### What is expected
Using the records below, filter for lines that contain the string "been" and copy them out.

-*-*-

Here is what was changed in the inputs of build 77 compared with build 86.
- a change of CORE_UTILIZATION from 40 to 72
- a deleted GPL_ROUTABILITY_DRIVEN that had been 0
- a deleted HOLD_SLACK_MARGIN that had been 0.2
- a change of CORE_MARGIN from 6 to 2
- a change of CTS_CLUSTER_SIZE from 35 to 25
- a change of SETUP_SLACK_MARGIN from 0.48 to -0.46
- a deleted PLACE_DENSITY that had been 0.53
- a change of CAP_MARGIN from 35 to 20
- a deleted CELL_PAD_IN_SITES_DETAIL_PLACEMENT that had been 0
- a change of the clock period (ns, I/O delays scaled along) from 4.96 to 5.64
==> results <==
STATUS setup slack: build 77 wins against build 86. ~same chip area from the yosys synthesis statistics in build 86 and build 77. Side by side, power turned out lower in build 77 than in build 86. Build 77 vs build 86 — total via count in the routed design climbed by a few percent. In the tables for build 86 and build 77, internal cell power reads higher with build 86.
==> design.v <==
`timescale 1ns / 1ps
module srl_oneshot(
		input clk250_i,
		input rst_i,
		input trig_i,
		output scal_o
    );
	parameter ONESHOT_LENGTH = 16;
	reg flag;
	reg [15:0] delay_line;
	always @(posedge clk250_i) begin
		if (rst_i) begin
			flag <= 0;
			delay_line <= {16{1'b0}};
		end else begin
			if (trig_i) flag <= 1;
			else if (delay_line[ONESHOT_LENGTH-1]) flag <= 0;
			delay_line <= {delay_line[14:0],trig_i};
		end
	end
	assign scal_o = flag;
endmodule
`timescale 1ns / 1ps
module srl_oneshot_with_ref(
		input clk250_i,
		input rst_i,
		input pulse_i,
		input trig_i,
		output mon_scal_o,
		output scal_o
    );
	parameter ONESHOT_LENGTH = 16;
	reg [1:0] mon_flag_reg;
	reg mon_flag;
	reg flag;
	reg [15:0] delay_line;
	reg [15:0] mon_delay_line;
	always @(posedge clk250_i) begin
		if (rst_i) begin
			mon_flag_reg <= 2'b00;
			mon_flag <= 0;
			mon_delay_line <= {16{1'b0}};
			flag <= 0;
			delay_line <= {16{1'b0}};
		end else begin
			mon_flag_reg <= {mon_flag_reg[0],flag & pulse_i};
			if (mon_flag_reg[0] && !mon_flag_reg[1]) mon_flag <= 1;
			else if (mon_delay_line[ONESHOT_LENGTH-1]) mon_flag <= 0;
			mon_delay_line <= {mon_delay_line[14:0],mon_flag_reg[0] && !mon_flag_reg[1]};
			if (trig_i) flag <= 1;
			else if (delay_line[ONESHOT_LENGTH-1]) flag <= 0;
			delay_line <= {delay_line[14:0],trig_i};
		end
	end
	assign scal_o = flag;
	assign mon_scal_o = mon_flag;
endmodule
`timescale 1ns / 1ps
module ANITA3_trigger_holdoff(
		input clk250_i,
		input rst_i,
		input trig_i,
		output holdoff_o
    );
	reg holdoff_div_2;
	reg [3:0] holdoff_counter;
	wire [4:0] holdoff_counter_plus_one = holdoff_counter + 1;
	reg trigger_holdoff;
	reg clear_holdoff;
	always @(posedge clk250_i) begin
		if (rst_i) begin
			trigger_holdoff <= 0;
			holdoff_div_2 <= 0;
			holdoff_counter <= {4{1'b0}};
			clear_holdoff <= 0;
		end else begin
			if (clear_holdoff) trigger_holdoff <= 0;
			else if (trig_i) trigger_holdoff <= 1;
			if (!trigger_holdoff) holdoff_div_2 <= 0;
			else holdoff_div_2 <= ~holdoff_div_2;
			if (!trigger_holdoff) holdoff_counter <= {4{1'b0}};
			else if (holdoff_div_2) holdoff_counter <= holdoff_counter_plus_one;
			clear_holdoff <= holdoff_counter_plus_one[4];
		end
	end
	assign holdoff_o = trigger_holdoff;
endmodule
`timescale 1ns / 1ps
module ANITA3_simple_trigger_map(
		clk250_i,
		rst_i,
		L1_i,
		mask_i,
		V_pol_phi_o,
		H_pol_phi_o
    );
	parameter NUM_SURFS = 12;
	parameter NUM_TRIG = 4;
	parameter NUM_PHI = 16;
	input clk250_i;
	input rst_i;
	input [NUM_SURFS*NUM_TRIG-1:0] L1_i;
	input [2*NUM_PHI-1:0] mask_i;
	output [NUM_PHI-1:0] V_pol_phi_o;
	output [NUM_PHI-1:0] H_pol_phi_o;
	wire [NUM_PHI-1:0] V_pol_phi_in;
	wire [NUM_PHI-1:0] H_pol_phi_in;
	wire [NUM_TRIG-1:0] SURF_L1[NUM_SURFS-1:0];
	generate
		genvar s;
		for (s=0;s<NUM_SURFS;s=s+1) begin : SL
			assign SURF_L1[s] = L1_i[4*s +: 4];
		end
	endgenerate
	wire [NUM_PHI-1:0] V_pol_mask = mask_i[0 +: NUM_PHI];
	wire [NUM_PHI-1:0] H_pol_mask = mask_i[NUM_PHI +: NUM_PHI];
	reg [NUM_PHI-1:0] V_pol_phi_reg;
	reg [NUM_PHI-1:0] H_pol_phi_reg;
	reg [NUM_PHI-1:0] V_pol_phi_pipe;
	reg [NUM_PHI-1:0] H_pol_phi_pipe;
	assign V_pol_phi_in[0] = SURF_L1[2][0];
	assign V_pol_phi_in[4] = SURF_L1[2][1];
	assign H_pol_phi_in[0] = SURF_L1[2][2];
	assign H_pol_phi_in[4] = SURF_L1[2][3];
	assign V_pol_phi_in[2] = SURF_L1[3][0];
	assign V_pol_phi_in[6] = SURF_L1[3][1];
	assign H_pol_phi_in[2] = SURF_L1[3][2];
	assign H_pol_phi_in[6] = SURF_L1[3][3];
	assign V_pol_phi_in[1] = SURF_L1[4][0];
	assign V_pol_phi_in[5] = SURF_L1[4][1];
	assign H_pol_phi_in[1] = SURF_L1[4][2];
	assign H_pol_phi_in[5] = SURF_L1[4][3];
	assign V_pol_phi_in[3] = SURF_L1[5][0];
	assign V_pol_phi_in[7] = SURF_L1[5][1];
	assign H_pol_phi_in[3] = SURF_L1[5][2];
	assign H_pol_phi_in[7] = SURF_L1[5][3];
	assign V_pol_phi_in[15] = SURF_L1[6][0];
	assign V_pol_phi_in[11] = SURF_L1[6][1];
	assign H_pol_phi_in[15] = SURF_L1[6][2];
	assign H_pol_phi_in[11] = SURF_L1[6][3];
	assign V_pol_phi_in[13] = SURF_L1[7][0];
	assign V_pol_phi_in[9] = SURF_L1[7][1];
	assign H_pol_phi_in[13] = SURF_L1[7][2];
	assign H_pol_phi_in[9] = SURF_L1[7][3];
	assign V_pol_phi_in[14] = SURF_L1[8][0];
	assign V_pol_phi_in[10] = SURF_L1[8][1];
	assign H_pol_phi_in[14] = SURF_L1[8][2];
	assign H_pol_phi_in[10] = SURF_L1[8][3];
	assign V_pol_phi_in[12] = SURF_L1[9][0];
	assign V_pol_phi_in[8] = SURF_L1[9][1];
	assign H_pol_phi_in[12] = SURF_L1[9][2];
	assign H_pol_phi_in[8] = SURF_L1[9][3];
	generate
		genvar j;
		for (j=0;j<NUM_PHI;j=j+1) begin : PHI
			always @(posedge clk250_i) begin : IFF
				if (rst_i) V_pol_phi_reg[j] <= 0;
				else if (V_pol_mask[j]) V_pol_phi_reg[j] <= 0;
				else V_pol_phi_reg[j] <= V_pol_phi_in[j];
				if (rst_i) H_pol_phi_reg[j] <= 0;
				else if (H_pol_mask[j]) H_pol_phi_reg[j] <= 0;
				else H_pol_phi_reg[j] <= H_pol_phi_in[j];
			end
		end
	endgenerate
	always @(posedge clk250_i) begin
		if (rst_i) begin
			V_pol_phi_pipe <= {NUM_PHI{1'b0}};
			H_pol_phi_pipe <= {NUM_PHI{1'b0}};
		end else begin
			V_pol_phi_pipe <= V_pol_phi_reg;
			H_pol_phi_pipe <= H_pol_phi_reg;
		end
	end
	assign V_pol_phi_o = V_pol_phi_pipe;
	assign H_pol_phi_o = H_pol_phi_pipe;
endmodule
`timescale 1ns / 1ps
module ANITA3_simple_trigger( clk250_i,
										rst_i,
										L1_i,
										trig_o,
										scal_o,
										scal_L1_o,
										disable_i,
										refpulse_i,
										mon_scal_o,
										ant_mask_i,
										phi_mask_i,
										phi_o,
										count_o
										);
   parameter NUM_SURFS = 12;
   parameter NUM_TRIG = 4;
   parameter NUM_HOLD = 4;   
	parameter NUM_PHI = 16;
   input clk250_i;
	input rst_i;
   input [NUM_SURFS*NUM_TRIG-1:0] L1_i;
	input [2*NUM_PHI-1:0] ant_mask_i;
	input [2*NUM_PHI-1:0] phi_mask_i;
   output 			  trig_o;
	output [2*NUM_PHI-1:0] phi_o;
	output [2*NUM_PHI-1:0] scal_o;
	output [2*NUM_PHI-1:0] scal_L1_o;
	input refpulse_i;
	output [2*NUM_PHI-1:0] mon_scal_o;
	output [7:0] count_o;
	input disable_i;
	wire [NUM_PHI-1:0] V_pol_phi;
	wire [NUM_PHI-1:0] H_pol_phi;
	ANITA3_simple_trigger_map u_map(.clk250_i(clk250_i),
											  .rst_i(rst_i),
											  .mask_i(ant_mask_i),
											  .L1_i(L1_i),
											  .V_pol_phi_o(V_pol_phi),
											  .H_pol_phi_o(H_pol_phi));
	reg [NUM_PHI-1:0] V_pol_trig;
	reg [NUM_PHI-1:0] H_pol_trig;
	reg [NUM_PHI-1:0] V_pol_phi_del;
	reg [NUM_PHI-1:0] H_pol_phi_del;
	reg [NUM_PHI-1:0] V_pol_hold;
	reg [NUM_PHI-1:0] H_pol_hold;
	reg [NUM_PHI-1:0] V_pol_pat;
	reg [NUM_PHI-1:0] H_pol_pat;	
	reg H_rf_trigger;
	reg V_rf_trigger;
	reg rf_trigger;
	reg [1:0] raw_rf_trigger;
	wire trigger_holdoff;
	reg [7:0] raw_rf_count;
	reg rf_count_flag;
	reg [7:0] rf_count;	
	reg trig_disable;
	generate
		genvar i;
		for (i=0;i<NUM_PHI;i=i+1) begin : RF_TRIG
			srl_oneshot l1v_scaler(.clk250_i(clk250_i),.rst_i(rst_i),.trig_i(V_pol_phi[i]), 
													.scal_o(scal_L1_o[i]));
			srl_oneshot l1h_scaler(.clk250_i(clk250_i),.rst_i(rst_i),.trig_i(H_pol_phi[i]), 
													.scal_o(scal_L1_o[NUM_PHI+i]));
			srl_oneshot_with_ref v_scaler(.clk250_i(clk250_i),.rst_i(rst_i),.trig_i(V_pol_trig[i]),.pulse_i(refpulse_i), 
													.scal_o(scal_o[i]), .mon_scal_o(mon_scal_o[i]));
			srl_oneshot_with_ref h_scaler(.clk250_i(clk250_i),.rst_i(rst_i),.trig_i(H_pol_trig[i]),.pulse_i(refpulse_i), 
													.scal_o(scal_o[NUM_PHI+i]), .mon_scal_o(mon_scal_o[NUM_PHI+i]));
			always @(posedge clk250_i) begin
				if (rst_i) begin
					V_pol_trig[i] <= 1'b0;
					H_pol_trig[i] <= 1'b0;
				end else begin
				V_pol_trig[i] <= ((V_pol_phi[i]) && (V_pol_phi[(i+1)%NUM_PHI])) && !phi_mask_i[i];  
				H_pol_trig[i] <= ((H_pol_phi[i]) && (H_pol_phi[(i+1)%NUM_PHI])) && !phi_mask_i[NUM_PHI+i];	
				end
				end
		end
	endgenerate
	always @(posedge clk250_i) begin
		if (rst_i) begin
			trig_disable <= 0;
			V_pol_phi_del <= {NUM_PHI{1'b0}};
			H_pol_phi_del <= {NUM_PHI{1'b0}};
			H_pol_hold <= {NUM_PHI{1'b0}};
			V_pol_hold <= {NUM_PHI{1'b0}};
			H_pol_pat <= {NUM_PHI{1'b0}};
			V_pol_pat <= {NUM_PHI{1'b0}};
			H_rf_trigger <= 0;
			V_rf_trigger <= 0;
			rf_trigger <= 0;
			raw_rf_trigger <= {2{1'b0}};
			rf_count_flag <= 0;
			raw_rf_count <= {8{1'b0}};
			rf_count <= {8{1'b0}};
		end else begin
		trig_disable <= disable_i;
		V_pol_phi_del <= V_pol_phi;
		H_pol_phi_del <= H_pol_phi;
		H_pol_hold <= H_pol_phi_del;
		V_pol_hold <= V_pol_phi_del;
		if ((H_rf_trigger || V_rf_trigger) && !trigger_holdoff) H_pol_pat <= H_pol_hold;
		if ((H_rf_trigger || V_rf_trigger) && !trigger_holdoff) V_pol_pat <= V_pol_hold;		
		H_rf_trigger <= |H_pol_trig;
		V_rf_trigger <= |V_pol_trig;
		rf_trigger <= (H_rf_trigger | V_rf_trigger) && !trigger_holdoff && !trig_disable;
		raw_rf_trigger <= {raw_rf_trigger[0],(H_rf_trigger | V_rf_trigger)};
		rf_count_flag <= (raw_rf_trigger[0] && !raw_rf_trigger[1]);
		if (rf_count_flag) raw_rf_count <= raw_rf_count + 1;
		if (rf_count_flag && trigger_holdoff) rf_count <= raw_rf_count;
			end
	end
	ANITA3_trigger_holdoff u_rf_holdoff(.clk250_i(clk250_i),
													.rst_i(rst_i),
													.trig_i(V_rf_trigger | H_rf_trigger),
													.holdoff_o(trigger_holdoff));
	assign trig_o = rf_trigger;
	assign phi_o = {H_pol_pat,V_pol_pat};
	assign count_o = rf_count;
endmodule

-*-*-

### Solution to this exercise
- a deleted GPL_ROUTABILITY_DRIVEN that had been 0
- a deleted HOLD_SLACK_MARGIN that had been 0.2
- a deleted PLACE_DENSITY that had been 0.53
- a deleted CELL_PAD_IN_SITES_DETAIL_PLACEMENT that had been 0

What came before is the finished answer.